Двери лифта открылись. В зале полным ходом шла, как это ни отвратительно, самая обычная вечеринка. Официанты в накрахмаленной форме разносили подносы с напитками и закусками. Повсюду толпились политики, их жены, репортеры и представители калифорнийской элиты — трепались о всякой ерунде, которая не шла ни в какое сравнение с кровью Джордж на стенах нашего грузовика. Только в глазах читалась тревога: они знали про объявленный карантин и боялись. Половина этих людей временно проживала сейчас в Центре собраний, многие работали там или были совладельцами. Но гости не хотели терять лицо. Конечно, ведь речь шла о миллионах долларов, которые город мог потерять из-за вспышки вируса. Так что вечеринка продолжалась.
— По был прав, — пробормотал я.
Нас уже поджидал человек с анализатором. Я сунул в прибор свою многострадальную руку. В очередной раз замигали индикаторы: красный, желтый и, наконец, зеленый. Чист. Если уж я не заразился, столько просидев в грузовике вместе с трупом Джордж, то, наверное, теперь меня ничем не возьмешь. Смерть от вируса была бы слишком простым выходом из ситуации.
Я быстро выдернул руку из устройства, показал пропуск и нырнул в толпу. Стив не отставал. Мимо гостей, мимо официантов — туда, где я последний раз видел сенатора. Ему бы не разрешили уехать, ведь в Центре объявили карантин. Значит, Райман, видимо, все еще сидит там, вместе с остатками предвыборного штаба. Логично.
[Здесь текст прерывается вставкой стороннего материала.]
$ cat config.mk
export PLATFORM = sky130hd
export DESIGN_NAME = ps2_rx
export DESIGN_NICKNAME = d
export VERILOG_FILES = /design/src/rtl/ps2_rx_pkg.sv /design/src/rtl/ps2_rx_filter.sv /design/src/rtl/ps2_rx.sv
export SDC_FILE = /design/constraint.sdc
export NUM_CORES = 1
export LEC_CHECK = 0
export CAP_MARGIN = 20
export CORE_ASPECT_RATIO = 0.6
export CORE_MARGIN = 4
export CORE_UTILIZATION = 57
export DETAILED_ROUTE_END_ITERATION = 10
export PLACE_DENSITY = 0.88
export SYNTH_ARGS = -nofsm -noshare
export SYNTH_HDL_FRONTEND = slang
export SYNTH_SLANG_ARGS = --single-unit
$ cat constraint.sdc
create_clock -name clk -period 2.9 [get_ports clk]
set_clock_uncertainty 0.15 [all_clocks]
set_input_delay 0.58 -clock clk [delete_from_list [all_inputs] [get_ports clk]]
set_output_delay 0.58 -clock clk [all_outputs]
set_load 0.02 [all_outputs]
$ cat src/rtl/ps2_rx_pkg.sv
// ps2_pkg: shared types and constants for the PS/2 receive path.
// Frame layout (device to host): start(0), 8 data bits LSB first, odd parity, stop(1).
`timescale 1ns/1ps
package ps2_pkg;

   // Receiver FSM encoding
   typedef enum logic [1:0] {
      ST_IDLE = 2'd0,
      ST_DPS  = 2'd1,
      ST_LOAD = 2'd2
   } ps2_state_e;

   localparam int FRAME_BITS = 11;
   localparam int DATA_BITS  = 8;
   // Bits captured after the start bit: data, parity, stop
   localparam int SHIFT_BITS = FRAME_BITS - 1;

   // Scan-code prefixes consumed by the flag and decoder stages
   localparam logic [7:0] BREAK_CODE = 8'hF0;
   localparam logic [7:0] EXT_CODE   = 8'hE0;

   // Odd parity holds when data plus parity bit contain an odd number of ones
   function automatic logic odd_parity_ok(input logic [DATA_BITS:0] v);
      return ^v;
   endfunction

endpackage

$ cat src/rtl/ps2_rx_filter.sv
// ps2_filter: 2-FF synchronisers on ps2c/ps2d, FILTER_LEN-deep debounce on the
// clock line, and a one-cycle fall_edge pulse on the filtered clock.
// Raw ps2c fall to fall_edge asserted: 2 + FILTER_LEN clock edges.
`timescale 1ns/1ps
module ps2_filter #(
   parameter int FILTER_LEN = 8
) (
   input  logic clk,
   input  logic reset,
   input  logic ps2c,
   input  logic ps2d,
   output logic ps2d_s,
   output logic fall_edge
);

   logic                  c_meta_q, c_sync_q;
   logic                  d_meta_q, d_sync_q;
   logic [FILTER_LEN-1:0] filt_q, filt_d;
   logic                  fclk_q, fclk_d;
   logic                  fall_q, fall_d;

   // Debounce: the filtered clock only moves once the whole window agrees
   always_comb begin
      filt_d = {filt_q[FILTER_LEN-2:0], c_sync_q};
      fclk_d = fclk_q;
      fall_d = 1'b0;
      if (&filt_d) begin
         fclk_d = 1'b1;
      end else if (~|filt_d) begin
         fclk_d = 1'b0;
      end
      fall_d = fclk_q & ~fclk_d;
   end

   // Synchronisers and filter state; idle line is high so everything resets to 1
   always_ff @(posedge clk or posedge reset) begin
      if (reset) begin
         c_meta_q <= 1'b1;
         c_sync_q <= 1'b1;
         d_meta_q <= 1'b1;
         d_sync_q <= 1'b1;
         filt_q   <= '1;
         fclk_q   <= 1'b1;
         fall_q   <= 1'b0;
      end else begin
         c_meta_q <= ps2c;
         c_sync_q <= c_meta_q;
         d_meta_q <= ps2d;
         d_sync_q <= d_meta_q;
         filt_q   <= filt_d;
         fclk_q   <= fclk_d;
         fall_q   <= fall_d;
      end
   end

   assign ps2d_s    = d_sync_q;
   assign fall_edge = fall_q;

endmodule

$ cat src/rtl/ps2_rx.sv
// ps2_rx: PS/2 device-to-host frame receiver.
// Deserialises start/8 data/parity/stop on filtered ps2c falling edges and
// emits a one-cycle rx_done_tick with dout holding the new scan code.
// Build option: define PS2_PARITY_CHECK_EN to reject frames with bad odd parity
// (parity_err pulse); otherwise parity is ignored and parity_err stays 0.
// Handshake: rx_done_tick, parity_err and frame_err are mutually exclusive
// single-cycle pulses; dout is valid while rx_done_tick is high and holds
// until the next good frame.
`timescale 1ns/1ps
module ps2_rx
   import ps2_pkg::*;
#(
   parameter int FILTER_LEN  = 8,
   parameter int TIMEOUT_CYC = 100000
) (
   input  logic             clk,
   input  logic             reset,
   input  logic             ps2d,
   input  logic             ps2c,
   input  logic             rx_en,
   output logic [7:0]       dout,
   output logic             rx_done_tick,
   output logic             parity_err,
   output logic             frame_err,
   output ps2_state_e       dbg_state
);

   localparam int TW = $clog2(TIMEOUT_CYC);
   // Last count value before the abort fires; abort lands TIMEOUT_CYC-1 cycles after the last edge
   localparam logic [TW-1:0] TMO_LAST = TW'(TIMEOUT_CYC - 2);

   logic ps2d_s, fall_edge;

   ps2_filter #(.FILTER_LEN(FILTER_LEN)) u_filter (
      .clk       (clk),
      .reset     (reset),
      .ps2c      (ps2c),
      .ps2d      (ps2d),
      .ps2d_s    (ps2d_s),
      .fall_edge (fall_edge)
   );

   ps2_state_e           state_q, state_d;
   logic [3:0]           n_q, n_d;
   logic [SHIFT_BITS-1:0] b_q, b_d;
   logic [TW-1:0]        tmo_q, tmo_d;
   logic [7:0]           dout_q, dout_d;
   logic                 done_q, done_d;
   logic                 perr_q, perr_d;
   logic                 ferr_q, ferr_d;
   logic                 parity_bad;

   // Next-state and result decode; outcome pulses are registered so they
   // appear in the LOAD cycle, one cycle after the stop-bit edge
   always_comb begin
      state_d    = state_q;
      n_d        = n_q;
      b_d        = b_q;
      tmo_d      = tmo_q;
      dout_d     = dout_q;
      done_d     = 1'b0;
      perr_d     = 1'b0;
      ferr_d     = 1'b0;
      parity_bad = 1'b0;
      case (state_q)
         ST_IDLE: begin
            if (fall_edge && rx_en && !ps2d_s) begin
               n_d     = 4'd0;
               tmo_d   = '0;
               state_d = ST_DPS;
            end
         end
         ST_DPS: begin
            if (fall_edge) begin
               b_d   = {ps2d_s, b_q[SHIFT_BITS-1:1]};
               n_d   = n_q + 4'd1;
               tmo_d = '0;
`ifdef PS2_PARITY_CHECK_EN
               parity_bad = !odd_parity_ok(b_d[DATA_BITS:0]);
`else
               parity_bad = 1'b0;
`endif
               // Tenth shift carries the stop bit
               if (n_q == 4'd9) begin
                  state_d = ST_LOAD;
                  if (!b_d[SHIFT_BITS-1]) begin
                     ferr_d = 1'b1;
                  end else if (parity_bad) begin
                     perr_d = 1'b1;
                  end else begin
                     done_d = 1'b1;
                     dout_d = b_d[DATA_BITS-1:0];
                  end
               end
            end else if (tmo_q == TMO_LAST) begin
               ferr_d  = 1'b1;
               state_d = ST_IDLE;
            end else begin
               tmo_d = tmo_q + 1'b1;
            end
         end
         ST_LOAD: begin
            state_d = ST_IDLE;
         end
         default: begin
            state_d = ST_IDLE;
         end
      endcase
   end

   // State and datapath registers
   always_ff @(posedge clk or posedge reset) begin
      if (reset) begin
         state_q <= ST_IDLE;
         n_q     <= 4'd0;
         b_q     <= '0;
         tmo_q   <= '0;
         dout_q  <= 8'h00;
         done_q  <= 1'b0;
         perr_q  <= 1'b0;
         ferr_q  <= 1'b0;
      end else begin
         state_q <= state_d;
         n_q     <= n_d;
         b_q     <= b_d;
         tmo_q   <= tmo_d;
         dout_q  <= dout_d;
         done_q  <= done_d;
         perr_q  <= perr_d;
         ferr_q  <= ferr_d;
      end
   end

   assign dout         = dout_q;
   assign rx_done_tick = done_q;
   assign parity_err   = perr_q;
   assign frame_err    = ferr_q;
   assign dbg_state    = state_q;

endmodule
Люди шарахались от меня, вытаращив глаза, их тщательно сдерживаемый страх прорывался наружу. Я на мгновение остановился и оглядел себя: грязь, следы пороха, оружие — только крови не хватает. Каким-то чудом на меня не попала кровь Джордж. Хорошо, она ведь успела заразиться, ее кровь превратила бы меня самого в опасную зону. Но, с какой-то точки зрения, даже жаль. Так хотя бы какая-то ее часть стала бы свидетелем финала это истории.
— Шон? — послышался изумленный голос сенатора.
Я повернулся на звук. Райман привстал с кресла. Слева от него, прижав руки к губам, сидела испуганная Эмили. Справа — Тейт. В отличие от Райманов, губернатор явно был мне не рад. Я ясно видел ненависть в его глазах.
— Здравствуйте, сенатор Райман.
Я подошел к столу, за которым собрались, по всей видимости, все уцелевшие члены предвыборного штаба. Из нас человек десять пришли сегодня слушать эту глупую речь, а караван в общей сложности насчитывал около шестидесяти. Какой получается уровень смертности? Пятьдесят процентов? Больше? Наверняка больше. Таков механизм вспышки вируса — захватить, а если не удастся — убить.
— Миссис Райман. — Я едва заметно улыбнулся, раньше так всегда делала Джордж, но не я. — Губернатор.
— Боже мой, Шон. — Эмили вскочила, опрокинув стул, подбежала и обняла меня. — Мы слышали новости. Мне так жаль.
— Я ее пристрелил, — сообщил я как бы между делом, глядя поверх ее плеча на Раймана и Тейта. — Она начала превращаться, и я нажал на курок. До этого момента она была в полном сознании. Можно замедлить действие вируса при помощи седативных средств и активированных лейкоцитов. Этому учат на курсах первой помощи. Чтобы жертва успела передать свои последние слова близким.